British PM booed by crowd (VIDEO)
British Prime Minister Boris Johnson was met with a mixed reaction from the crowd gathered for the second day of the Queen’s Platinum Jubilee celebration as he arrived with his wife Carrie at St. Paul's Cathedral in London on Friday.
Both cheers and boos could be heard when the formally dressed couple was walking up the stairs of the cathedral for the National Service of Thanksgiving. Meanwhile, Johnson’s political opponent, Labour leader Keir Starmer, was met with complete silence.
Neither Johnson nor Carrie appeared to be bothered by the boos and whistling as they were smiling and chatting to each other on the way to the cathedral entrance. During the service, they also seemed to be in good spirits. The prime minister read a short excerpt from the Bible in front of the congregation, which was full of royals, dignitaries, and current and former politicians.
The four days of festivities come as Johnson battles mounting calls to resign both from the opposition and fellow Conservatives over the ‘Partygate’ scandal. An investigation into 16 gatherings that took place at government buildings during Britain’s nationwide lockdowns of 2020 and early 2021 concluded that many of them “should not have been allowed to happen.” The author of the report, senior civil servant Sue Gray, also stressed that Johnson has to personally “bear responsibility for this culture.”
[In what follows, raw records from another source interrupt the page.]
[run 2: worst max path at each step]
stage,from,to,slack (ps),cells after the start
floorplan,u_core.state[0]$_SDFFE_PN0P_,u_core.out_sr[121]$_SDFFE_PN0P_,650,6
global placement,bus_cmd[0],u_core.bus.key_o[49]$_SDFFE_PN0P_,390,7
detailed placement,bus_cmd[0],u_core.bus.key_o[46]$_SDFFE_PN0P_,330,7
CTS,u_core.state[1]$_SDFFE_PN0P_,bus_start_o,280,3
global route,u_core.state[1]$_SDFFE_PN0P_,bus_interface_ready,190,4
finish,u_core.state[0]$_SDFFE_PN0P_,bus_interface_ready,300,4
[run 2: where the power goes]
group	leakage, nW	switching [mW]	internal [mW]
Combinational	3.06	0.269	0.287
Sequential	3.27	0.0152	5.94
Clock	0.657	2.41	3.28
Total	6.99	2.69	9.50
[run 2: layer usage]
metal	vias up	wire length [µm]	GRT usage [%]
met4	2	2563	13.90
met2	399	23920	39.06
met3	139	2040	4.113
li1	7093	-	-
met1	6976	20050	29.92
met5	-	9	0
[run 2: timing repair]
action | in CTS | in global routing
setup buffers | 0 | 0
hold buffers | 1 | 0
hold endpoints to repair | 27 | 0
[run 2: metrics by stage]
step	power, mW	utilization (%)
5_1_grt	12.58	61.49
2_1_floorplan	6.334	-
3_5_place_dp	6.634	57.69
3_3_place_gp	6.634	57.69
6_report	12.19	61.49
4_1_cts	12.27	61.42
$ cat config.mk
export PLATFORM = sky130hd
export DESIGN_NAME = serialparalelo_align
export DESIGN_NICKNAME = d
export VERILOG_FILES = /design/src/rtl/serialparalelo_align.sv
export SDC_FILE = /design/constraint.sdc
export NUM_CORES = 1
export LEC_CHECK = 0
export BUFFER_PORTS_ARGS = -buffer_cell sky130_fd_sc_hd__buf_2
export CELL_PAD_IN_SITES_DETAIL_PLACEMENT = 1
export CELL_PAD_IN_SITES_GLOBAL_PLACEMENT = 1
export CORE_MARGIN = 5
export CORE_UTILIZATION = 51
export CTS_BUF_LIST = sky130_fd_sc_hd__clkbuf_2
export DETAILED_ROUTE_END_ITERATION = 12
export PLACE_DENSITY_LB_ADDON = 0.1
export SKIP_CTS_REPAIR_TIMING = 1
export SYNTH_ARGS = -nofsm -noshare
export SYNTH_HDL_FRONTEND = slang
export SYNTH_SLANG_ARGS = --single-unit
$ cat constraint.sdc
create_clock -name clk_32f -period 2.75 [get_ports clk_32f]
set_clock_uncertainty 0.05 [all_clocks]
set_input_delay 0.1375 -clock clk_32f [delete_from_list [all_inputs] [get_ports clk_32f]]
set_output_delay 0.1375 -clock clk_32f [all_outputs]
set_load 0.03 [all_outputs]
[src/rtl/alu_issue_ctrl.sv]
// alu_issue_ctrl: issue/commit controller wrapped around a combinational ALU.
// Accepts one decoded integer op at a time, holds the ALU inputs stable for
// the op's execute window, samples the ALU results on the final execute cycle
// and then either commits them (register file, ICC, Y) or raises a held trap.
module alu_issue_ctrl #(
  parameter int          MULDIV_CYCLES = 4,
  parameter logic [7:0]  TT_DIV_ZERO   = 8'h2A,
  parameter logic [7:0]  TT_TAG_OVF    = 8'h0A
) (
  input  logic        clk,
  input  logic        rst_n,
  input  logic        issue_valid,
  output logic        issue_ready,
  input  logic [5:0]  issue_opcode,
  input  logic [31:0] issue_rs1,
  input  logic [31:0] issue_rs2,
  input  logic [4:0]  issue_rd_addr,
  input  logic        flush,
  output logic [5:0]  alu_opcode,
  output logic [31:0] alu_rs1,
  output logic [31:0] alu_rs2,
  output logic [3:0]  alu_icc_in,
  output logic [31:0] alu_y_in,
  input  logic [31:0] alu_rd,
  input  logic [3:0]  alu_icc_out,
  input  logic [31:0] alu_y_out,
  input  logic        alu_div_zero,
  input  logic        alu_tag_ovf,
  output logic        wb_valid,
  output logic [4:0]  wb_addr,
  output logic [31:0] wb_data,
  output logic [3:0]  icc,
  output logic [31:0] y,
  output logic        trap_valid,
  output logic [7:0]  trap_type,
  input  logic        trap_ack
);

  localparam logic [1:0] S_IDLE = 2'd0;
  localparam logic [1:0] S_EXEC = 2'd1;
  localparam logic [1:0] S_WB   = 2'd2;
  localparam logic [1:0] S_TRAP = 2'd3;

  localparam logic [5:0] OP_NOP = 6'h3F;

  // The counter only has to hold MULDIV_CYCLES-1; keep at least one bit.
  localparam int                CNT_W      = (MULDIV_CYCLES > 1) ? $clog2(MULDIV_CYCLES) : 1;
  localparam logic [CNT_W-1:0]  CNT_MULDIV = CNT_W'(MULDIV_CYCLES - 1);
  localparam logic [CNT_W-1:0]  CNT_ONE    = CNT_W'(1);

  // Multiply/divide ops (plain and cc forms) occupy the long execute window.
  function automatic logic is_muldiv(input logic [5:0] op);
    case (op)
      6'h0A, 6'h0B, 6'h0E, 6'h0F,
      6'h1A, 6'h1B, 6'h1E, 6'h1F: is_muldiv = 1'b1;
      default:                    is_muldiv = 1'b0;
    endcase
  endfunction

  // Condition-code setting ops: every op3 with bit 4 set, plus the tagged
  // add/sub family and MULScc (20..24).
  function automatic logic is_cc(input logic [5:0] op);
    is_cc = op[4] || ((op >= 6'h20) && (op <= 6'h24));
  endfunction

  // Ops whose Y result is architecturally visible: UMUL/SMUL, their cc
  // forms, and MULScc.
  function automatic logic writes_y(input logic [5:0] op);
    case (op)
      6'h0A, 6'h0B, 6'h1A, 6'h1B, 6'h24: writes_y = 1'b1;
      default:                           writes_y = 1'b0;
    endcase
  endfunction

  logic [1:0]       state_q,       state_d;
  logic             issue_ready_q, issue_ready_d;
  logic [CNT_W-1:0] cnt_q,         cnt_d;
  logic [5:0]       op_q,          op_d;
  logic [31:0]      rs1_q,         rs1_d;
  logic [31:0]      rs2_q,         rs2_d;
  logic [4:0]       rd_addr_q,     rd_addr_d;
  logic             wb_valid_q,    wb_valid_d;
  logic [4:0]       wb_addr_q,     wb_addr_d;
  logic [31:0]      wb_data_q,     wb_data_d;
  logic [3:0]       icc_q,         icc_d;
  logic [31:0]      y_q,           y_d;
  logic             trap_valid_q,  trap_valid_d;
  logic [7:0]       trap_type_q,   trap_type_d;

  logic issue_fire;

  // A flush in IDLE must block the handshake in the same cycle, so the
  // registered ready is gated by flush on its way out.
  assign issue_ready = issue_ready_q & ~flush;
  assign issue_fire  = issue_valid & issue_ready;

  assign alu_opcode  = op_q;
  assign alu_rs1     = rs1_q;
  assign alu_rs2     = rs2_q;
  assign alu_icc_in  = icc_q;
  assign alu_y_in    = y_q;
  assign wb_valid    = wb_valid_q;
  assign wb_addr     = wb_addr_q;
  assign wb_data     = wb_data_q;
  assign icc         = icc_q;
  assign y           = y_q;
  assign trap_valid  = trap_valid_q;
  assign trap_type   = trap_type_q;

  // Next-state logic: handshake capture, execute countdown, result sampling
  // into the commit registers (or the trap request), and flush/ack handling.
  // The commit registers (wb_*, icc, y) are loaded on the edge that enters
  // WB, so the write strobe and the new ICC/Y are visible together for the
  // single WB cycle; a flush arriving during WB therefore cannot undo it.
  always_comb begin
    state_d       = state_q;
    issue_ready_d = issue_ready_q;
    cnt_d         = cnt_q;
    op_d          = op_q;
    rs1_d         = rs1_q;
    rs2_d         = rs2_q;
    rd_addr_d     = rd_addr_q;
    wb_valid_d    = 1'b0;
    wb_addr_d     = wb_addr_q;
    wb_data_d     = wb_data_q;
    icc_d         = icc_q;
    y_d           = y_q;
    trap_valid_d  = trap_valid_q;
    trap_type_d   = trap_type_q;

    case (state_q)
      S_IDLE: begin
        if (issue_fire) begin
          state_d       = S_EXEC;
          issue_ready_d = 1'b0;
          op_d          = issue_opcode;
          rs1_d         = issue_rs1;
          rs2_d         = issue_rs2;
          rd_addr_d     = issue_rd_addr;
          cnt_d         = is_muldiv(issue_opcode) ? CNT_MULDIV : '0;
        end else begin
          issue_ready_d = 1'b1;
        end
      end

      S_EXEC: begin
        if (flush) begin
          state_d       = S_IDLE;
          issue_ready_d = 1'b1;
          op_d          = OP_NOP;
        end else if (cnt_q == '0) begin
          op_d = OP_NOP;
          if (alu_div_zero) begin
            state_d      = S_TRAP;
            trap_valid_d = 1'b1;
            trap_type_d  = TT_DIV_ZERO;
          end else if (alu_tag_ovf) begin
            state_d      = S_TRAP;
            trap_valid_d = 1'b1;
            trap_type_d  = TT_TAG_OVF;
          end else begin
            state_d    = S_WB;
            wb_valid_d = (rd_addr_q != 5'd0);
            wb_addr_d  = rd_addr_q;
            wb_data_d  = alu_rd;
            if (is_cc(op_q)) begin
              icc_d = alu_icc_out;
            end
            if (writes_y(op_q)) begin
              y_d = alu_y_out;
            end
          end
        end else begin
          cnt_d = cnt_q - CNT_ONE;
        end
      end

      S_WB: begin
        state_d       = S_IDLE;
        issue_ready_d = 1'b1;
      end

      S_TRAP: begin
        if (flush || trap_ack) begin
          state_d       = S_IDLE;
          issue_ready_d = 1'b1;
          trap_valid_d  = 1'b0;
        end
      end

      default: begin
        state_d       = S_IDLE;
        issue_ready_d = 1'b0;
        op_d          = OP_NOP;
      end
    endcase
  end

  // State registers; reset drops any in-flight op and parks the ALU on no-op.
  always_ff @(posedge clk or negedge rst_n) begin
    if (!rst_n) begin
      state_q       <= S_IDLE;
      issue_ready_q <= 1'b0;
      cnt_q         <= '0;
      op_q          <= OP_NOP;
      rs1_q         <= '0;
      rs2_q         <= '0;
      rd_addr_q     <= '0;
      wb_valid_q    <= 1'b0;
      wb_addr_q     <= '0;
      wb_data_q     <= '0;
      icc_q         <= '0;
      y_q           <= '0;
      trap_valid_q  <= 1'b0;
      trap_type_q   <= '0;
    end else begin
      state_q       <= state_d;
      issue_ready_q <= issue_ready_d;
      cnt_q         <= cnt_d;
      op_q          <= op_d;
      rs1_q         <= rs1_d;
      rs2_q         <= rs2_d;
      rd_addr_q     <= rd_addr_d;
      wb_valid_q    <= wb_valid_d;
      wb_addr_q     <= wb_addr_d;
      wb_data_q     <= wb_data_d;
      icc_q         <= icc_d;
      y_q           <= y_d;
      trap_valid_q  <= trap_valid_d;
      trap_type_q   <= trap_type_d;
    end
  end

endmodule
Despite growing pressure for a confidence vote from within his own party, the prime minister said that he was not going to “abandon” the nation as it faces economic hardships and the conflict in Ukraine.
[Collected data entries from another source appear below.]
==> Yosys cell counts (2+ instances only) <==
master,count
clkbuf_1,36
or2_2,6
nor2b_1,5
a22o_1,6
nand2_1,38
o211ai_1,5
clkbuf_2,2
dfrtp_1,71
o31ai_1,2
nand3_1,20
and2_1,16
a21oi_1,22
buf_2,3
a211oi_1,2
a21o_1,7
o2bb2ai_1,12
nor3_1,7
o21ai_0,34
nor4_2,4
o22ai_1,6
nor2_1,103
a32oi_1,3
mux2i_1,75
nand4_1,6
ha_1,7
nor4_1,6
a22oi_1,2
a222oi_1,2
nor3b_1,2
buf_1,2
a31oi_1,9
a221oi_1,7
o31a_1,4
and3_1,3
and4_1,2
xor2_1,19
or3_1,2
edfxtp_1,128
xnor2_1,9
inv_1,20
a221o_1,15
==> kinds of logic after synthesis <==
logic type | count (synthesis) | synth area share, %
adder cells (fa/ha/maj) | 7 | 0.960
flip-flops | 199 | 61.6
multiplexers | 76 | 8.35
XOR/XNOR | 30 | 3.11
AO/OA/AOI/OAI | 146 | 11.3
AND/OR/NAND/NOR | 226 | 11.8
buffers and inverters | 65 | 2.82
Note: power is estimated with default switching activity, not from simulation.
--- src/rtl/bc_pkg.sv ---
// Shared types and constants for the two-source arbitrated command buffer.
package bc_pkg;

    typedef enum logic {
        BC_SRC_CTRL  = 1'b0,
        BC_SRC_AVOID = 1'b1
    } bc_src_e;

    localparam int BC_MODE_PRIO  = 0;
    localparam int BC_MODE_RR    = 1;
    localparam int BC_DATA_W_DEF = 16;
    localparam int BC_DEPTH_DEF  = 8;

endpackage

--- src/rtl/bc_fifo.sv ---
// Single-source FIFO: power-of-two depth, DEPTH+1-valued occupancy count,
// synchronous flush, push refused when full regardless of same-cycle pop.
module bc_fifo
    import bc_pkg::*;
#(
    parameter  int DATA_W = BC_DATA_W_DEF,
    parameter  int DEPTH  = BC_DEPTH_DEF,
    localparam int AW     = $clog2(DEPTH),
    localparam int CW     = AW + 1
) (
    input  logic              clk,
    input  logic              rst,
    input  logic              flush,
    input  logic              push,
    input  logic [DATA_W-1:0] push_data,
    input  logic              pop,
    output logic [DATA_W-1:0] pop_data,
    output logic [CW-1:0]     count,
    output logic              full,
    output logic              empty
);

    logic [DATA_W-1:0] mem_q [DEPTH];
    logic [AW-1:0]     wr_ptr_q, wr_ptr_d;
    logic [AW-1:0]     rd_ptr_q, rd_ptr_d;
    logic [CW-1:0]     count_q, count_d;
    logic              do_push, do_pop;

    assign full     = (count_q == CW'(DEPTH));
    assign empty    = (count_q == '0);
    assign count    = count_q;
    assign pop_data = mem_q[rd_ptr_q];

    always_comb begin
        do_push  = push && !full && !flush;
        do_pop   = pop && !empty && !flush;
        wr_ptr_d = wr_ptr_q;
        rd_ptr_d = rd_ptr_q;
        count_d  = count_q;
        if (flush) begin
            wr_ptr_d = '0;
            rd_ptr_d = '0;
            count_d  = '0;
        end else begin
            if (do_push) wr_ptr_d = wr_ptr_q + AW'(1);
            if (do_pop)  rd_ptr_d = rd_ptr_q + AW'(1);
            unique case ({do_push, do_pop})
                2'b10:   count_d = count_q + CW'(1);
                2'b01:   count_d = count_q - CW'(1);
                default: count_d = count_q;
            endcase
        end
    end

    always_ff @(posedge clk or negedge rst) begin
        if (!rst) begin
            wr_ptr_q <= '0;
            rd_ptr_q <= '0;
            count_q  <= '0;
        end else begin
            wr_ptr_q <= wr_ptr_d;
            rd_ptr_q <= rd_ptr_d;
            count_q  <= count_d;
        end
    end

    // Storage needs no reset: occupancy alone decides what is valid.
    always_ff @(posedge clk) begin
        if (do_push) mem_q[wr_ptr_q] <= push_data;
    end

endmodule

--- src/rtl/bc_arb_buffer.sv ---
// Two-source (ctrl/avoid) FIFO buffer with registered arbitrated output.
// Optional drop counters: define BC_ARB_BUFFER_DROP_CNT_EN.
module bc_arb_buffer
    import bc_pkg::*;
#(
    parameter  int DATA_W = BC_DATA_W_DEF,
    parameter  int DEPTH  = BC_DEPTH_DEF,
    parameter  int MODE   = BC_MODE_PRIO,
    localparam int CW     = $clog2(DEPTH) + 1
) (
    input  logic              clk,
    input  logic              rst,
    input  logic              flush,
    input  logic              ctrl_valid,
    input  logic [DATA_W-1:0] ctrl_data,
    output logic              ctrl_ready,
    input  logic              avoid_valid,
    input  logic [DATA_W-1:0] avoid_data,
    output logic              avoid_ready,
    output logic              out_valid,
    output logic [DATA_W-1:0] out_data,
    output logic              out_src,
    input  logic              out_ready,
`ifdef BC_ARB_BUFFER_DROP_CNT_EN
    output logic [7:0]        ctrl_drops,
    output logic [7:0]        avoid_drops,
`endif
    output logic [CW-1:0]     ctrl_count,
    output logic [CW-1:0]     avoid_count
);

    logic [DATA_W-1:0] c_data, a_data;
    logic              c_full, c_empty, a_full, a_empty;
    logic              c_pop, a_pop, load, sel_avoid;

    logic              out_valid_q, out_valid_d;
    logic [DATA_W-1:0] out_data_q, out_data_d;
    bc_src_e           out_src_q, out_src_d;
    bc_src_e           last_q, last_d;

    bc_fifo #(.DATA_W(DATA_W), .DEPTH(DEPTH)) u_ctrl_fifo (
        .clk       (clk),
        .rst       (rst),
        .flush     (flush),
        .push      (ctrl_valid),
        .push_data (ctrl_data),
        .pop       (c_pop),
        .pop_data  (c_data),
        .count     (ctrl_count),
        .full      (c_full),
        .empty     (c_empty)
    );

    bc_fifo #(.DATA_W(DATA_W), .DEPTH(DEPTH)) u_avoid_fifo (
        .clk       (clk),
        .rst       (rst),
        .flush     (flush),
        .push      (avoid_valid),
        .push_data (avoid_data),
        .pop       (a_pop),
        .pop_data  (a_data),
        .count     (avoid_count),
        .full      (a_full),
        .empty     (a_empty)
    );

    assign ctrl_ready  = !c_full;
    assign avoid_ready = !a_full;
    assign out_valid   = out_valid_q;
    assign out_data    = out_data_q;
    assign out_src     = out_src_q;

    always_comb begin
        // Round-robin only matters when both sources compete.
        sel_avoid = !a_empty;
        if (MODE == BC_MODE_RR && !a_empty && !c_empty)
            sel_avoid = (last_q == BC_SRC_CTRL);
        load  = (!out_valid_q || out_ready) && !(c_empty && a_empty) && !flush;
        c_pop = load && !sel_avoid;
        a_pop = load && sel_avoid;

        out_valid_d = out_valid_q;
        out_data_d  = out_data_q;
        out_src_d   = out_src_q;
        last_d      = last_q;
        if (flush) begin
            out_valid_d = 1'b0;
            last_d      = BC_SRC_CTRL;
        end else if (load) begin
            out_valid_d = 1'b1;
            out_data_d  = sel_avoid ? a_data : c_data;
            out_src_d   = sel_avoid ? BC_SRC_AVOID : BC_SRC_CTRL;
            last_d      = out_src_d;
        end else if (out_valid_q && out_ready) begin
            out_valid_d = 1'b0;
        end
    end

    always_ff @(posedge clk or negedge rst) begin
        if (!rst) begin
            out_valid_q <= 1'b0;
            out_data_q  <= '0;
            out_src_q   <= BC_SRC_CTRL;
            last_q      <= BC_SRC_CTRL;
        end else begin
            out_valid_q <= out_valid_d;
            out_data_q  <= out_data_d;
            out_src_q   <= out_src_d;
            last_q      <= last_d;
        end
    end

`ifdef BC_ARB_BUFFER_DROP_CNT_EN
    logic [7:0] c_drops_q, c_drops_d;
    logic [7:0] a_drops_q, a_drops_d;

    assign ctrl_drops  = c_drops_q;
    assign avoid_drops = a_drops_q;

    always_comb begin
        c_drops_d = c_drops_q;
        a_drops_d = a_drops_q;
        if (flush) begin
            c_drops_d = '0;
            a_drops_d = '0;
        end else begin
            if (ctrl_valid && c_full && c_drops_q != 8'hFF)
                c_drops_d = c_drops_q + 8'd1;
            if (avoid_valid && a_full && a_drops_q != 8'hFF)
                a_drops_d = a_drops_q + 8'd1;
        end
    end

    always_ff @(posedge clk or negedge rst) begin
        if (!rst) begin
            c_drops_q <= '0;
            a_drops_q <= '0;
        end else begin
            c_drops_q <= c_drops_d;
            a_drops_q <= a_drops_d;
        end
    end
`endif

endmodule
Starmer, who over the last few months has repeatedly criticized Johnson for breaking the Covid rules, is now facing similar issues. The police are conducting an inquiry into a curry party that took place in the city of Durham last April. The so-called ‘Beergate’ investigation was opened after footage emerged showing the Labour leader sipping beer at the allegedly illegal gathering.
Starmer denies any wrongdoing but earlier made clear that if he were given a fine, he, unlike the prime minister, would resign.